The lateral side of an isosceles triangle is 9 cm less than the base, and the segments into which the bisector

The lateral side of an isosceles triangle is 9 cm less than the base, and the segments into which the bisector at the base divides the height drawn to the base are 5: 4. Find the height of the triangle drawn to the base.

Let’s designate this triangle ABC, base AC = x cm, lateral side AB = (x – 9) cm.
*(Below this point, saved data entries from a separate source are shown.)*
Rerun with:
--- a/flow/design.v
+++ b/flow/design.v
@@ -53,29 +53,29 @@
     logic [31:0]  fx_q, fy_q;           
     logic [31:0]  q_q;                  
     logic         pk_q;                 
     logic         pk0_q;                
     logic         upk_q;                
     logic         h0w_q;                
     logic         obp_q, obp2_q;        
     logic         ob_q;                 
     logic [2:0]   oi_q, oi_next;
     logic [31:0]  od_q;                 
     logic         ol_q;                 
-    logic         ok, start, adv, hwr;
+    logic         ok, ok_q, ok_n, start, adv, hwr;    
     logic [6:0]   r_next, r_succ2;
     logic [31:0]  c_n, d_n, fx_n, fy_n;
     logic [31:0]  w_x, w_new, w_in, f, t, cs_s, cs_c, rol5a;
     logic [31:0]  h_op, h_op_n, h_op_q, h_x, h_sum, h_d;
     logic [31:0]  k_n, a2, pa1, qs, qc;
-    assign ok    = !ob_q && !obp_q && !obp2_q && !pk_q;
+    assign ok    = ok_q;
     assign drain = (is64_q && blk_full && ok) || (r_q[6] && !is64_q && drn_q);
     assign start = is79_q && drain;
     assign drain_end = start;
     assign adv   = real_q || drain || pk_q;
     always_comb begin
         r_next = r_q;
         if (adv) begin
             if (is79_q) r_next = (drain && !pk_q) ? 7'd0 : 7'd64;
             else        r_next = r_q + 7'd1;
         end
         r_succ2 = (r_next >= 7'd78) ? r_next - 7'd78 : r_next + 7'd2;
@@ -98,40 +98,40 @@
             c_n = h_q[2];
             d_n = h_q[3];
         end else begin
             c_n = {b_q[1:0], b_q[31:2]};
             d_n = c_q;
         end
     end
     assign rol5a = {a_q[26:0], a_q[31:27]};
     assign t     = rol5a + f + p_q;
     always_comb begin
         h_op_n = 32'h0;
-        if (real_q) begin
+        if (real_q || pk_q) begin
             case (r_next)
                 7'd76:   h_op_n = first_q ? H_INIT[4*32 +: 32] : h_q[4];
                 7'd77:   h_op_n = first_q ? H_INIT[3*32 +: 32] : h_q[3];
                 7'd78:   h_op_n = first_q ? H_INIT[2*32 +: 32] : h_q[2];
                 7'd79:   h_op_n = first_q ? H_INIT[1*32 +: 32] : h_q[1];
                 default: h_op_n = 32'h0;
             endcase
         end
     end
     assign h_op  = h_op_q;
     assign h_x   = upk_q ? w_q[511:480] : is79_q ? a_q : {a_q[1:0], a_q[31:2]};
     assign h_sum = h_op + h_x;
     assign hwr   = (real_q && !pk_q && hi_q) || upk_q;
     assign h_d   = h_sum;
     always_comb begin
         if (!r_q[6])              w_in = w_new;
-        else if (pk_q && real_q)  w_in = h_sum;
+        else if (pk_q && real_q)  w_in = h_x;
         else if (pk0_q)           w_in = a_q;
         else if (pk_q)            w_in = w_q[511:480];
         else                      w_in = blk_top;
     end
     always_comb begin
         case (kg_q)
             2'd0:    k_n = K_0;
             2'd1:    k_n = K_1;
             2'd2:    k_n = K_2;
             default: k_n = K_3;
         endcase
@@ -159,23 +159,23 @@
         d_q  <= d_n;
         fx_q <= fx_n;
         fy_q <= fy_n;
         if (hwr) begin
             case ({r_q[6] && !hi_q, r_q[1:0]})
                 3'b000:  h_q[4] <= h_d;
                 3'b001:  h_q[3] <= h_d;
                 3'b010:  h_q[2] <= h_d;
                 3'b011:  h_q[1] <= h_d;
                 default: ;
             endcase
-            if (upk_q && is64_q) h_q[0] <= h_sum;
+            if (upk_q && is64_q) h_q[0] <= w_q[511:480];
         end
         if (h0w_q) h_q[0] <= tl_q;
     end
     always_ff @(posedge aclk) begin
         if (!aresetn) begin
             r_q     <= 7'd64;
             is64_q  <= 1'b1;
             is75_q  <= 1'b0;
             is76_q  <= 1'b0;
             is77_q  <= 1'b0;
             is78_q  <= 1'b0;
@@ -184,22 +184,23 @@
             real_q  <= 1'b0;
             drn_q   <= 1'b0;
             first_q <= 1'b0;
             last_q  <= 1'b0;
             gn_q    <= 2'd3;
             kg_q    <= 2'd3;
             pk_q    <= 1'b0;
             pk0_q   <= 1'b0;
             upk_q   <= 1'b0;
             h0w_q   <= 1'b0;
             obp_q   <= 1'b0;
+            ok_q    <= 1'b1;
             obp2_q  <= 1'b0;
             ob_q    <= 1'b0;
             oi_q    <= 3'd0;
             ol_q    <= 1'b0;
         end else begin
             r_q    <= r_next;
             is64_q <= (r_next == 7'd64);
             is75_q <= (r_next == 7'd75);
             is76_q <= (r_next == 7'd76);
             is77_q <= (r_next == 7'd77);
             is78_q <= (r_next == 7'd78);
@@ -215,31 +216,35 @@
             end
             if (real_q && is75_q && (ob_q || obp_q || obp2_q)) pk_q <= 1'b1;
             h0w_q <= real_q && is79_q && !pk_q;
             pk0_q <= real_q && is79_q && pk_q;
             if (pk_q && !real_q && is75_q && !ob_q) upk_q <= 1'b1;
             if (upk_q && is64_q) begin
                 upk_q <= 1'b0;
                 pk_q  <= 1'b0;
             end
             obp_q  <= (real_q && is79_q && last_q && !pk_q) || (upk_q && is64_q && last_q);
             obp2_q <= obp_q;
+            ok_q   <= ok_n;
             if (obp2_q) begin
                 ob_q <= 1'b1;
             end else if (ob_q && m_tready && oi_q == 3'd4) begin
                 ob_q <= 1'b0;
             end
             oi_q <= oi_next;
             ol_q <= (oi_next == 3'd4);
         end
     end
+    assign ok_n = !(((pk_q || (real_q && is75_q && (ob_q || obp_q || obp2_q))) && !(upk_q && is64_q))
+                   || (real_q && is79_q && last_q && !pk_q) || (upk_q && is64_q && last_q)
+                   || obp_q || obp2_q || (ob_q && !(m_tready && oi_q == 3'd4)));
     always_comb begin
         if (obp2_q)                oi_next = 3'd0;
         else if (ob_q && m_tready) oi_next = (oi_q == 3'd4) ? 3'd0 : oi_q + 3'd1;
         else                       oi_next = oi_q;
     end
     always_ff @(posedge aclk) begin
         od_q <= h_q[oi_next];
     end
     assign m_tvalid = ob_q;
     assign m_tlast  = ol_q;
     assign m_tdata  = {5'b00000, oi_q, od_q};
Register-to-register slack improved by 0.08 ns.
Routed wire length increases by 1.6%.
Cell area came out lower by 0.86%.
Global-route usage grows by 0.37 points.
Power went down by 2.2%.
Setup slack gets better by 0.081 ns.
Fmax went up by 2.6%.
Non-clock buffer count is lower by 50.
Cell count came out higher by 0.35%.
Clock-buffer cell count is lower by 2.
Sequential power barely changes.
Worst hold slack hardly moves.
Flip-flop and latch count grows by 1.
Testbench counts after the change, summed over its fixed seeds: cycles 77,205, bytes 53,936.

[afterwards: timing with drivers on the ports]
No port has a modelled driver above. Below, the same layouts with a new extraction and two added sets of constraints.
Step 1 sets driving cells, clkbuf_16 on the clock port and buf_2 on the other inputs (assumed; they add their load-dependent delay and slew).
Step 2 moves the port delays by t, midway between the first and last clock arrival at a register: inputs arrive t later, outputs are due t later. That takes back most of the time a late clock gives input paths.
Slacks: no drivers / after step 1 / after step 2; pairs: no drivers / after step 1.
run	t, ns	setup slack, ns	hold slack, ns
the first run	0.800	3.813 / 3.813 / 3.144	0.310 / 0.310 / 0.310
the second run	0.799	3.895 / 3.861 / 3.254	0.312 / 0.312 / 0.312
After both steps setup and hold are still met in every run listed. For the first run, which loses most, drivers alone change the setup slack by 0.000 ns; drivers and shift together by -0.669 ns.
Height BH, point O – the point of intersection of the bisector and height.
Consider a triangle ABН and, by the property of the bisector of an angle, we write down the ratio of the sides of this triangle:
AB / AH = BO / OH = 5/4.
AH = x / 2 (half of the base, triangle ABC is isosceles by condition).
(x – 9) / x / 2 = 5/4
4x – 36 = 5x / 2
8x – 72 = 5x
x = 24 (cm) – the base of the speaker.
AB = 24 – 9 = 15 (cm).
AH = 24/2 = 12 (cm).
According to the Pythagorean theorem, in the ABН triangle, we find the BN leg (the height of the ABC triangle):
BH = √ (AB² – AH²) = √ (225 – 144) = √81 = 9 (cm).
Answer: 9 cm is the height of the triangle.